Check each line of the material for the string "drive", and copy the lines that have it.

* DATA FOR REVIEW:
★ ★ ★ ★ ★

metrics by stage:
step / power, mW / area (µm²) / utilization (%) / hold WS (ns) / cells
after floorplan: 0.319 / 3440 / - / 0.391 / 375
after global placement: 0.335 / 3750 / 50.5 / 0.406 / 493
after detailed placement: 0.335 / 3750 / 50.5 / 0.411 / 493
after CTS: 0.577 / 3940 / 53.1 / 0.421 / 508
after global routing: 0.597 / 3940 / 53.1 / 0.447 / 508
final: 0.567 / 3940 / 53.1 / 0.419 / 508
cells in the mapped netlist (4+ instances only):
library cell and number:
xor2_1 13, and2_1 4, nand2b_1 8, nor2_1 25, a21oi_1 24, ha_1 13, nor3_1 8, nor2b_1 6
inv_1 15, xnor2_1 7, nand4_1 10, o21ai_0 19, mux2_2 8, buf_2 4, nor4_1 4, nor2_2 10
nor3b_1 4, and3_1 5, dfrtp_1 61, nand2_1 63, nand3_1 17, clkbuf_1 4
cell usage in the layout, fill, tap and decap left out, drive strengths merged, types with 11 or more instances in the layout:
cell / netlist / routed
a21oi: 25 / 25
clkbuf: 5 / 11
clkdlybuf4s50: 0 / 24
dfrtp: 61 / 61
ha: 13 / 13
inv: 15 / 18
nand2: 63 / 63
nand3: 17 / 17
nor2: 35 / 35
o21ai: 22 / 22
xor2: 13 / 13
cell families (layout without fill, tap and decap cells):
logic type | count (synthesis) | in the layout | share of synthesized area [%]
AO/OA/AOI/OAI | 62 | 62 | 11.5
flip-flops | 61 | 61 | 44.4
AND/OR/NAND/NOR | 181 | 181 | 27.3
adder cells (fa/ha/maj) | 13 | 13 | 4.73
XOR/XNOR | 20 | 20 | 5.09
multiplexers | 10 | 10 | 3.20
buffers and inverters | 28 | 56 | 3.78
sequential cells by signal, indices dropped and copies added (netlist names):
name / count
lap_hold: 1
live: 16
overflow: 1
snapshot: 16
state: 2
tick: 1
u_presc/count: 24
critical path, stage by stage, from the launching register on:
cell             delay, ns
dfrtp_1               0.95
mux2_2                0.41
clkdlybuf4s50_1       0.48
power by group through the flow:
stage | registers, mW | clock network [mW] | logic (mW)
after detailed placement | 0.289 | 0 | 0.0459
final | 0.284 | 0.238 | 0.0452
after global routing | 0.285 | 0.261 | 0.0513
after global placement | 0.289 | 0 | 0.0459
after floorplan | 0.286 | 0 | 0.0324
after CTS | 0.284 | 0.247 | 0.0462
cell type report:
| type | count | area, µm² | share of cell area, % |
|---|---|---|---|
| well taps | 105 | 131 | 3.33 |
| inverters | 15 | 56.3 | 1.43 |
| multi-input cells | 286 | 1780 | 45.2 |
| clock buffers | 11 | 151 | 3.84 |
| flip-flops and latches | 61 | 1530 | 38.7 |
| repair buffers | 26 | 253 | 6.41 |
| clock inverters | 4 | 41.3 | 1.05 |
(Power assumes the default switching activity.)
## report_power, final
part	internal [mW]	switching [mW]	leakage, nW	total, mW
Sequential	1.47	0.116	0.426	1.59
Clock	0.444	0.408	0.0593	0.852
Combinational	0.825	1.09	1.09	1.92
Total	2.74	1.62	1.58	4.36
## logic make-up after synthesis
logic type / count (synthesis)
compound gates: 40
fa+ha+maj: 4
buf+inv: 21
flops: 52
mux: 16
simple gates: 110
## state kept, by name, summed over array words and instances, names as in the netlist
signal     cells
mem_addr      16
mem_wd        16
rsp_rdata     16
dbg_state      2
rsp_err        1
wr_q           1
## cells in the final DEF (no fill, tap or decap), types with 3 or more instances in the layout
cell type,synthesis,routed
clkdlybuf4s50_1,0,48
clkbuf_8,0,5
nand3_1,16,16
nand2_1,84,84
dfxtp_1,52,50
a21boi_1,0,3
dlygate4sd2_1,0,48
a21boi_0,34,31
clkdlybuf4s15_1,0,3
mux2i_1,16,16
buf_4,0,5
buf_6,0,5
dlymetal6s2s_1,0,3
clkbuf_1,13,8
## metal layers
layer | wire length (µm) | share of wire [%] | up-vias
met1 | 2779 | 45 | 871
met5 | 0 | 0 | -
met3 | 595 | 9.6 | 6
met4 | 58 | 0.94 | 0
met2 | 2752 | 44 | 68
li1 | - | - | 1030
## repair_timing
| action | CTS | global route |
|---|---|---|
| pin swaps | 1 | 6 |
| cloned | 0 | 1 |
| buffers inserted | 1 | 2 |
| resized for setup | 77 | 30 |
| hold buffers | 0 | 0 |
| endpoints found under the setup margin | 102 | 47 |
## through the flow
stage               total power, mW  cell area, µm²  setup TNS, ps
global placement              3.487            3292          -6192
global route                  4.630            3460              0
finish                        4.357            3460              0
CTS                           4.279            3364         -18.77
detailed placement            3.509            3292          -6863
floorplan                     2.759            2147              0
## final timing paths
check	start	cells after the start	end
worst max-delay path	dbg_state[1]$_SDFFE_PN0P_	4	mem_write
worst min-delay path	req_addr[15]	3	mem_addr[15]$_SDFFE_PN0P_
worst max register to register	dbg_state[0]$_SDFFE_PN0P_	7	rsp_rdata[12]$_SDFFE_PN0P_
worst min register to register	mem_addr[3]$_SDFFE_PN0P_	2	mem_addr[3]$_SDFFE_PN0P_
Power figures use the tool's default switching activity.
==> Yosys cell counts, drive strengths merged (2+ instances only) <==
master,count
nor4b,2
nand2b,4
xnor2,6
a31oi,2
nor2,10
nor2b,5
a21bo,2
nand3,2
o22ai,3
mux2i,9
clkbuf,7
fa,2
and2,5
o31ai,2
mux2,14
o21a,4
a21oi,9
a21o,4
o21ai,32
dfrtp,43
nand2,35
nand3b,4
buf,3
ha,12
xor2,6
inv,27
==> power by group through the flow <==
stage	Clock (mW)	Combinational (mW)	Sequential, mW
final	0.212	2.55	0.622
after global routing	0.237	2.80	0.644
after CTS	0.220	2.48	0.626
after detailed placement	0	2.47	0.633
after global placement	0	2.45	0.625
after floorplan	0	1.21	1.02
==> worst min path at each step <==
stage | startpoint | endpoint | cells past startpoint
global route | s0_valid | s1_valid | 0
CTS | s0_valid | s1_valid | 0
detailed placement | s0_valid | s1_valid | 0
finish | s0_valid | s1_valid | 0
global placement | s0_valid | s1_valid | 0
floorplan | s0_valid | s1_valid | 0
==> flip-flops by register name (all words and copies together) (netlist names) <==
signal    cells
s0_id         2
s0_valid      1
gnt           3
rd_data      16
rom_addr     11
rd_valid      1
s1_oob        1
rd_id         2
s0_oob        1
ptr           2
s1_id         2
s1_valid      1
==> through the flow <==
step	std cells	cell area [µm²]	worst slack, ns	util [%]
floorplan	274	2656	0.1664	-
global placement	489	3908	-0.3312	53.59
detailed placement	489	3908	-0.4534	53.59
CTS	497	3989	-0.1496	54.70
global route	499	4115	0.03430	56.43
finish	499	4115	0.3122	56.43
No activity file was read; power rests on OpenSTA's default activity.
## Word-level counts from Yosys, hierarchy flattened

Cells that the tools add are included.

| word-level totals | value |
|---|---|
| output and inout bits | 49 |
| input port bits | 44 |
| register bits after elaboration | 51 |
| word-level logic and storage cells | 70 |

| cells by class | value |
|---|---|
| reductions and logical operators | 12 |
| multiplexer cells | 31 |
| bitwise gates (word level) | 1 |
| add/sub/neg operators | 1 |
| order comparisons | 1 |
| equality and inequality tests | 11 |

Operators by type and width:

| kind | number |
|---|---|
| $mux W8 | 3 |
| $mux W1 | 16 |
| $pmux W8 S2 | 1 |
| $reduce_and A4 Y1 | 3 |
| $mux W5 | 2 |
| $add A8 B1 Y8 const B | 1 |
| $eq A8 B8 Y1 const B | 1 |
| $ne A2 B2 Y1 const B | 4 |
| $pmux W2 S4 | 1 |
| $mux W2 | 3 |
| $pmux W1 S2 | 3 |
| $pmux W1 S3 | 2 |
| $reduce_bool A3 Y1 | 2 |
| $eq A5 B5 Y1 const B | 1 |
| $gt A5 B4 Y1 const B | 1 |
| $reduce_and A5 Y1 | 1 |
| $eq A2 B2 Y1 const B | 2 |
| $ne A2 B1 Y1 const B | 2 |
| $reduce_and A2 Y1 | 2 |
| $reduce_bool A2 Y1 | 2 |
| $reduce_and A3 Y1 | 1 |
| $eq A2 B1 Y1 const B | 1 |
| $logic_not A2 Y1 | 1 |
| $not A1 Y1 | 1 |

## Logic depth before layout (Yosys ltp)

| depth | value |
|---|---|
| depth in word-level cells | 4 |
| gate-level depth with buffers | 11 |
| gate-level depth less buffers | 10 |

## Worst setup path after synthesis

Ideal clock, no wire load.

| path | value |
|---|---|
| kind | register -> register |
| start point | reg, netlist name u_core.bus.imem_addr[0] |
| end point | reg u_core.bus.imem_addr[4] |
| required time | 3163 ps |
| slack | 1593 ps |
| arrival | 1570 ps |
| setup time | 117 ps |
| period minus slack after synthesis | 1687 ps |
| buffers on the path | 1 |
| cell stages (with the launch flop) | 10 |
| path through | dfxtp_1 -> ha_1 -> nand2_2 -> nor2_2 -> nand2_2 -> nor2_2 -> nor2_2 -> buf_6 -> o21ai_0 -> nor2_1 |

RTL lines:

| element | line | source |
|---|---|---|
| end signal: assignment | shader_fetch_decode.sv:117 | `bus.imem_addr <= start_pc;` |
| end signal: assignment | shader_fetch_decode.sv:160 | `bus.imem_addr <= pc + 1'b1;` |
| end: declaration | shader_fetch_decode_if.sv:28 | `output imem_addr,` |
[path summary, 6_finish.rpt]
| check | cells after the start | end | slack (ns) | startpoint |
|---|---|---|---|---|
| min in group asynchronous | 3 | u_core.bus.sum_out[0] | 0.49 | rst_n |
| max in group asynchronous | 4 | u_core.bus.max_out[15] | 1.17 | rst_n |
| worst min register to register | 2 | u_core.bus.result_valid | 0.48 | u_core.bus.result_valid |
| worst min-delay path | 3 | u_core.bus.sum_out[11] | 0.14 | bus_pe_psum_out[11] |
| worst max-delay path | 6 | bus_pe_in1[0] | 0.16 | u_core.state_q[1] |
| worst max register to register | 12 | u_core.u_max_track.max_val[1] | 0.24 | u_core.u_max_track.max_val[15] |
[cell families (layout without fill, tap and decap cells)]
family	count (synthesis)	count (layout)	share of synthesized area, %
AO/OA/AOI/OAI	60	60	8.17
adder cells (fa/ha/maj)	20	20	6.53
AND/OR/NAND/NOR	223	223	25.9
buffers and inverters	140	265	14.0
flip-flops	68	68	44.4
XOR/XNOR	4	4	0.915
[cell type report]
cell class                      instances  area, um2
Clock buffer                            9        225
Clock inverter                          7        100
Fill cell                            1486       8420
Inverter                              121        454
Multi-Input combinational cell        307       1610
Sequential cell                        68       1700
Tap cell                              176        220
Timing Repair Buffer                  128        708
### src/rtl/vc_fifo_multi.sv
// vc_fifo_multi: NUM_VC independent circular FIFOs behind a shared write port and a shared read port.
// Ports:
//   clk, reset (sync, active-low), init (sync, active-low soft init, same effect as reset)
//   wr_enable/wr_vc/data_in    : write request into channel wr_vc
//   rd_enable/rd_vc            : read request from channel rd_vc
//   umbral                     : per-channel threshold, ADDR_WIDTH bits per channel
//   full/empty/almost_full/almost_empty : per-channel occupancy flags, combinational from cnt
//   error                      : sticky per-channel overflow/underflow
//   sel_error                  : sticky out-of-range channel request
//   data_out/valid_out/vc_out  : registered read data, strobe and source channel
module vc_fifo_multi #(
  parameter int DATA_WIDTH   = 6,
  parameter int ADDR_WIDTH   = 4,
  parameter int NUM_VC       = 2,
  parameter int VC_SEL_WIDTH = 1
) (
  input  logic                         clk,
  input  logic                         reset,
  input  logic                         init,
  input  logic                         wr_enable,
  input  logic [VC_SEL_WIDTH-1:0]      wr_vc,
  input  logic [DATA_WIDTH-1:0]        data_in,
  input  logic                         rd_enable,
  input  logic [VC_SEL_WIDTH-1:0]      rd_vc,
  input  logic [NUM_VC*ADDR_WIDTH-1:0] umbral,
  output logic [NUM_VC-1:0]            full,
  output logic [NUM_VC-1:0]            empty,
  output logic [NUM_VC-1:0]            almost_full,
  output logic [NUM_VC-1:0]            almost_empty,
  output logic [NUM_VC-1:0]            error,
  output logic                         sel_error,
  output logic [DATA_WIDTH-1:0]        data_out,
  output logic                         valid_out,
  output logic [VC_SEL_WIDTH-1:0]      vc_out
);
  localparam logic [ADDR_WIDTH:0]   DEPTH = (ADDR_WIDTH+1)'(2**ADDR_WIDTH);
  localparam logic [VC_SEL_WIDTH:0] NVC   = (VC_SEL_WIDTH+1)'(NUM_VC);
  logic [DATA_WIDTH-1:0]   mem_q    [NUM_VC][2**ADDR_WIDTH];
  logic [ADDR_WIDTH-1:0]   wr_ptr_q [NUM_VC];
  logic [ADDR_WIDTH-1:0]   wr_ptr_d [NUM_VC];
  logic [ADDR_WIDTH-1:0]   rd_ptr_q [NUM_VC];
  logic [ADDR_WIDTH-1:0]   rd_ptr_d [NUM_VC];
  logic [ADDR_WIDTH:0]     cnt_q    [NUM_VC];
  logic [ADDR_WIDTH:0]     cnt_d    [NUM_VC];
  logic [NUM_VC-1:0]       error_q, error_d;
  logic                    sel_error_q, sel_error_d;
  logic [DATA_WIDTH-1:0]   data_out_q, data_out_d;
  logic                    valid_out_q, valid_out_d;
  logic [VC_SEL_WIDTH-1:0] vc_out_q, vc_out_d;
  logic [NUM_VC-1:0]       wr_sel, rd_sel, wr_ok, rd_ok;
  logic [ADDR_WIDTH-1:0]   thr;
  logic                    clr;
  assign clr = !reset || !init;
  // umbral==0 needs no special case: cnt>=DEPTH implies full, cnt<=0 implies empty
  always_comb begin
    thr = '0;
    for (int k = 0; k < NUM_VC; k++) begin
      thr             = umbral[k*ADDR_WIDTH +: ADDR_WIDTH];
      full[k]         = cnt_q[k] == DEPTH;
      empty[k]        = cnt_q[k] == '0;
      almost_full[k]  = !full[k] && cnt_q[k] >= DEPTH - {1'b0, thr};
      almost_empty[k] = !empty[k] && cnt_q[k] <= {1'b0, thr};
    end
  end
  // Per-channel decode keeps out-of-range selects from ever indexing the arrays
  always_comb begin
    wr_ptr_d    = wr_ptr_q;
    rd_ptr_d    = rd_ptr_q;
    cnt_d       = cnt_q;
    error_d     = error_q;
    data_out_d  = '0;
    wr_sel      = '0;
    rd_sel      = '0;
    wr_ok       = '0;
    rd_ok       = '0;
    for (int k = 0; k < NUM_VC; k++) begin
      wr_sel[k]   = wr_enable && wr_vc == VC_SEL_WIDTH'(k);
      rd_sel[k]   = rd_enable && rd_vc == VC_SEL_WIDTH'(k);
      rd_ok[k]    = rd_sel[k] && !empty[k];
      // a same-channel read frees a slot, so a full channel can still take the write
      wr_ok[k]    = wr_sel[k] && (!full[k] || rd_ok[k]);
      wr_ptr_d[k] = wr_ok[k] ? wr_ptr_q[k] + 1'b1 : wr_ptr_q[k];
      rd_ptr_d[k] = rd_ok[k] ? rd_ptr_q[k] + 1'b1 : rd_ptr_q[k];
      cnt_d[k]    = cnt_q[k] + (ADDR_WIDTH+1)'(wr_ok[k]) - (ADDR_WIDTH+1)'(rd_ok[k]);
      error_d[k]  = error_q[k] || (wr_sel[k] && !wr_ok[k]) || (rd_sel[k] && !rd_ok[k]);
      data_out_d  = rd_ok[k] ? mem_q[k][rd_ptr_q[k]] : data_out_d;
    end
    sel_error_d = sel_error_q || (wr_enable && {1'b0, wr_vc} >= NVC) || (rd_enable && {1'b0, rd_vc} >= NVC);
    valid_out_d = |rd_ok;
    vc_out_d    = valid_out_d ? rd_vc : vc_out_q;
  end
  always_ff @(posedge clk) begin
    for (int k = 0; k < NUM_VC; k++)
      if (wr_ok[k] && !clr) mem_q[k][wr_ptr_q[k]] <= data_in;
  end
  always_ff @(posedge clk) begin
    if (clr) begin
      wr_ptr_q    <= '{default: '0};
      rd_ptr_q    <= '{default: '0};
      cnt_q       <= '{default: '0};
      error_q     <= '0;
      sel_error_q <= 1'b0;
      data_out_q  <= '0;
      valid_out_q <= 1'b0;
      vc_out_q    <= '0;
    end else begin
      wr_ptr_q    <= wr_ptr_d;
      rd_ptr_q    <= rd_ptr_d;
      cnt_q       <= cnt_d;
      error_q     <= error_d;
      sel_error_q <= sel_error_d;
      data_out_q  <= data_out_d;
      valid_out_q <= valid_out_d;
      vc_out_q    <= vc_out_d;
    end
  end
  assign error     = error_q;
  assign sel_error = sel_error_q;
  assign data_out  = data_out_q;
  assign valid_out = valid_out_q;
  assign vc_out    = vc_out_q;
endmodule

### config.mk
export PLATFORM = sky130hd
export DESIGN_NAME = vc_fifo_multi
export DESIGN_NICKNAME = d
export VERILOG_FILES = /design/src/rtl/vc_fifo_multi.sv
export SDC_FILE = /design/constraint.sdc
export NUM_CORES = 1
export LEC_CHECK = 0
export ABC_AREA = 1
export ABC_CLOCK_PERIOD_IN_PS = 5100
export CAP_MARGIN = 20
export CORE_ASPECT_RATIO = 1.5
export CORE_MARGIN = 2
export CORE_UTILIZATION = 35
export CTS_CLUSTER_DIAMETER = 30
export DETAILED_ROUTE_END_ITERATION = 8
export PLACE_DENSITY_LB_ADDON = 0.25
export SYNTH_ARGS = -nofsm -noshare
export SYNTH_HDL_FRONTEND = slang
export SYNTH_SLANG_ARGS = --single-unit
### constraint.sdc
create_clock -name clk -period 5.1 [get_ports clk]
set_input_delay 1.02 -clock clk [delete_from_list [all_inputs] [get_ports clk]]
set_output_delay 1.02 -clock clk [all_outputs]
set_load 0.05 [all_outputs]
Yosys cells after proc, flatten, opt, wreduce, memory -nomap -nowiden
Memory sizes are Yosys's and may differ from the RTL's.
Cells that the tools add are included.
Storage, ports and cells
  register bits after elaboration: 36
  bits in writable memories: 192
  output and inout port bits: 19
  memories: 1
Cells by class
  add/subtract/negate cells: 10
  magnitude comparators: 10
  eq/ne operators: 2
  multiplexer cells: 19
  bitwise operators: 6
  reductions and logical operators: 42
Memories
  mem_q: depth 2, bits a word 96, rd ports 2, clocked after memory_dff 0, write ports 1, line 38  | logic [DATA_WIDTH-1:0] mem_q [NUM_VC][2**ADDR_WIDTH];
Operators with widths (count)
  $mux W96: 4
  $reduce_or A96 Y1: 1
  $bmux W6 S4: 2
  $demux W6 S4: 2
  $mux W6: 8
  $ge A5 B5 Y1 const B: 4
  $logic_and A1 B1 Y1: 20
  $not A4 Y5: 4
  $add A4 B1 Y4 const B: 4
  $logic_not A1 Y1: 11
  $add A5 B1 Y5: 2
  $eq A5 B5 Y1 const B: 2
  $ge A5 B5 Y1: 2
  $le A5 B4 Y1: 2
  $logic_not A5 Y1: 2
  $lt A5 B1 Y1 const B: 2
  $sub A5 B1 Y5: 2
  $sub A5 B4 Y5 const A: 2
  $logic_or A1 B1 Y1: 7
  $mux W1: 3
  $not A1 Y1: 2
  $reduce_or A2 Y1: 1

Longest topological paths before layout
  word-level depth: 10
  mapped depth: 15
  depth with buffers taken out: 15

Least setup slack after synthesis
Ideal clock, no wire load.
  path kind: input-to-output
  start: input port umbral[3]
  end: output port almost_empty[0]
  arrival time: 2.760 ns
  setup slack: 1.320 ns
  cell stages on the path: 5
  cells stage by stage: inv_1 > ha_1 > a21oi_1 > o21ai_0 > a211oi_1
On the way
  longest elaborated chain between the ends: 2
Ends and longest elaborated chain
  from (decl): line 25  | input logic [NUM_VC*ADDR_WIDTH-1:0] umbral,
  $le A5 B4 Y1: line 62  | almost_empty[k] = !empty[k] && cnt_q[k] <= {1'b0, thr};
  $logic_and A1 B1 Y1: line 62
  to (decl): line 29  | output logic [NUM_VC-1:0] almost_empty,
No other way between the ends.

Final worst setup path
  start: input port umbral[4]
  end: output port almost_full[1]
On the way
  longest elaborated chain between the ends: 3
Ends and longest elaborated chain
  $sub A5 B4 Y5: line 61  | almost_full[k] = !full[k] && cnt_q[k] >= DEPTH - {1'b0, thr};
  $ge A5 B5 Y1: line 61
  $logic_and A1 B1 Y1: line 61
  to (decl): line 28  | output logic [NUM_VC-1:0] almost_full,
No other way between the ends.

==> results by group <==
Power
  • Power share of the clock group: between 40% and 50%
  • Sw frac: 24.0%
  • Sequential share of power: a little over two fifths
  • Max VDD drop: ~0.18 mV
  • Psw: around 1.1 mW
  • Internal power: 3.57 mW
  • Pleak: between 5 and 6 nW
  • Power Dens Cells: 377 mW/mm^2
  • Comb power frac: 7.4%

Critical path
  • CP Capture Type: primary output
  • CP required: 4.08 ns
  • CP max stage cell: clkdlybuf4s50_1
  • Crit Path Max Fanout: 3
  • Critical-path cell list: clkdlybuf4s50_1 > inv_1 > ha_1 > xor2_1 > ha_1 > a21oi_1 > o221ai_1 > a21oi_1 > nor2_1 > clkdlybuf4s50_1
  • Worst Setup Start Kind: input pin
  • Worst Path Arrival: between 3 and 4 ns
  • CP max stage delay: approximately 0.80 ns
  • Setup CP Type: input pin to primary output

STA
  • Final TNS setup: 0 ns
  • Clock skew: roughly 0.031 ns
  • Worst Tran Pin Value: just over 1 ns
  • Pins Over Slew Limit: 0
  • Minimum clock period: 4.52 ns
  • Period utilisation layout: between 80% and 90%
  • Final Hold Viols: 0
  • # setup viols final: 0
  • RSZ-0062 raised after global routing: false
  • Slew headroom: 30.3%
  • FMAX: ~220 MHz

Hold path
  • Hold WC Path Type: flop to flop

Clocking
  • Worst-skew pair later-pin latency: ~0.52 ns
  • Post_cts resized: 0
  • CTS buffer count: 35
  • Root Buffer: clkbuf_16
  • CTS Hold Bufs: 0
  • Clock tree buffer depth: 3
  • Setup Buffers After CTS: 0
  • Clk pin slew, worst setup/hold paths: roughly 0.060 ns
  • CTS tree: done
  • CTS Sinks: 228
  • CTS HTree Levels: 2

Yosys
  • Most used DFF post-synth: edfxtp_1
  • Post-synth EDFFs: approximately 190
  • Ys Warns: 0
  • #FFs+latches synth: between 200 and 250
  • Register area share after synthesis: between 60 and 70%
  • Post-Syn Instances: 1100
  • Asr flop ratio synth: 0%
  • Netlist Area Pre-Place: 0.0106 mm^2
  • Post-synthesis net count: around 1200
  • Synth cell types: 36
  • Syn_area_per_cell: 9.62 um^2

Detailed routing
  • Routed length per instance: about 16 um
  • Via-to-Cell Ratio: 4.68
  • Routed wire length: between 20000 and 25000 um
  • DRT antenna net count: 0
  • Via count: 7356
  • DR pass1 iterations: 5
  • Drt first-iter violations: 370
  • Drc violations: 0

Global route
  • Global route overflow: 0
  • Largest net degree at the start of global routing: 56
  • Initial antenna violation count: 0
  • Vias in the first global route: 7289
  • First-pass GRT wire length: ~39000 um
  • Tot GR Track Use: 15.7%

Final layout
  • Final Util: 41.6%
  • Ant diodes: 0
  • Final nets: approximately 1200
  • Most frequent cells in the layout: nand2_1, edfxtp_1, inv_1
  • Synthesis-to-layout area growth: 17.8%
  • Finished Layout Cells: around 1600
  • Leading cell type in the layout, fill and taps excluded: nand2_1
  • Layout cells sized above 1: approximately 7.3%

Floorplan
  • Row count: about 80
  • Core area: about 0.030 mm^2
  • Ports: 40
  • Die Ht: roughly 220 um
  • Die footprint: about 0.032 mm^2
  • Chip width: 146 um
  • Starting density of the core: 35.3%

Run status
  • Status: finished, final reports clean

Place
  • GP Congestion: between 0.8 and 0.9
  • Number of I/O port buffers: 38
  • Detailed Place HPWL: approximately 16000 um
  • Placed Cells: between 1500 and 2000

Job
  • Max cap viols: 0
-- kinds of logic (layout without fill, tap and decap cells) --
family                   after synthesis  count (layout)  share of synthesized area, %
AO/OA/AOI/OAI                         77              77                          3.97
XOR/XNOR                               9               9                         0.745
adder cells (fa/ha/maj)               40              40                          4.87
buffers and inverters                193             264                          7.50
flip-flops                           228             228                          61.3
other                                  1               1                        0.0354
AND/OR/NAND/NOR                      552             552                          21.6
-- worst max-delay path: cells and delay by family --
family	cells	cell delay (ns)
AOI/OAI and AO/OA	3	0.35
and+or+nand+nor	1	0.09
xor gates and xnor gates	1	0.15
adders and majority gates	2	0.54
buffers and inverters	3	1.35
-- synth_stat cells, types with 2 or more instances --
master      n  area, um^2
clkbuf_1    9        33.8
o211ai_1    6        45.0
fa_1        2        40.0
o221ai_1    2        17.5
nand4_1     6        37.5
ha_1       38         475
nand2_2     2        12.5
nor3_1      6        30.0
inv_2       5        18.8
buf_6       3        33.8
nor2_1     70         263
dfxtp_1    36         721
xor2_1      8        70.1
edfxtp_1  192        5770
a21oi_1    44         220
nand3_1   115         576
nand2_1   344        1290
buf_2      21         105
inv_1     148         556
buf_4       5        37.5
o21ai_0    19        95.1
a211oi_1    2        15.0
or2_2       4        25.0
-- worst paths after layout --
check / end / slack, ns / cells past startpoint / start
hold reg to reg: vc_out / 0.47 / 2 / vc_out
hold / removal: vc_out / 0.47 / 2 / vc_out
setup reg to reg: cnt_q[4] / 2.18 / 15 / cnt_q[3]
setup / recovery: almost_full[1] / 0.58 / 10 / umbral[4]
-- cell type report --
class | count | area [um^2]
tap | 400 | 500
clock buffer | 38 | 918
fill | 2876 | 17500
timing repair buffer | 47 | 445
clock inverter | 26 | 235
multi-input combinational | 679 | 3300
sequential | 228 | 6490
inverter | 153 | 574
-- layer usage --
layer / GRT usage, % / wire (um) / vias up
met5: 0 / 0 / -
met4: 7.68 / 1080 / 0
met3: 2.64 / 766 / 71
met2: 30.1 / 13500 / 128
met1: 16.5 / 9500 / 3461
li1: - / - / 3696
-- per-stage QoR --
stage	hold WS, ns	setup WS [ns]	area (um^2)	power [mW]
6_report	0.466	0.583	12500	4.70
5_1_grt	0.507	0.421	12500	4.85
4_1_cts	0.466	0.573	12400	4.74
3_5_place_dp	0.458	0.573	11300	2.43
3_3_place_gp	0.450	0.649	11300	2.43
2_1_floorplan	0.471	1.32	10600	2.30
-- sequential cells by signal, indices dropped and copies added, names as in the netlist --
name       flops
error          2
rd_ptr_q       8
mem_q        192
valid_out      1
wr_ptr_q       8
data_out       6
vc_out         1
cnt_q         10
-- power by group through the flow --
stage          combinational [mW]  clock [mW]  sequential (mW)
3_3_place_gp                0.343           0             2.08
2_1_floorplan               0.218           0             2.09
3_5_place_dp                0.348           0             2.08
4_1_cts                     0.349        2.35             2.05
5_1_grt                     0.386        2.42             2.05
6_report                    0.347        2.31             2.04
Power figures use the tool's default switching activity.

★ ★ ★ ★ ★

* ANSWER AREA:
cell usage in the layout, fill, tap and decap left out, drive strengths merged, types with 11 or more instances in the layout:
==> Yosys cell counts, drive strengths merged (2+ instances only) <==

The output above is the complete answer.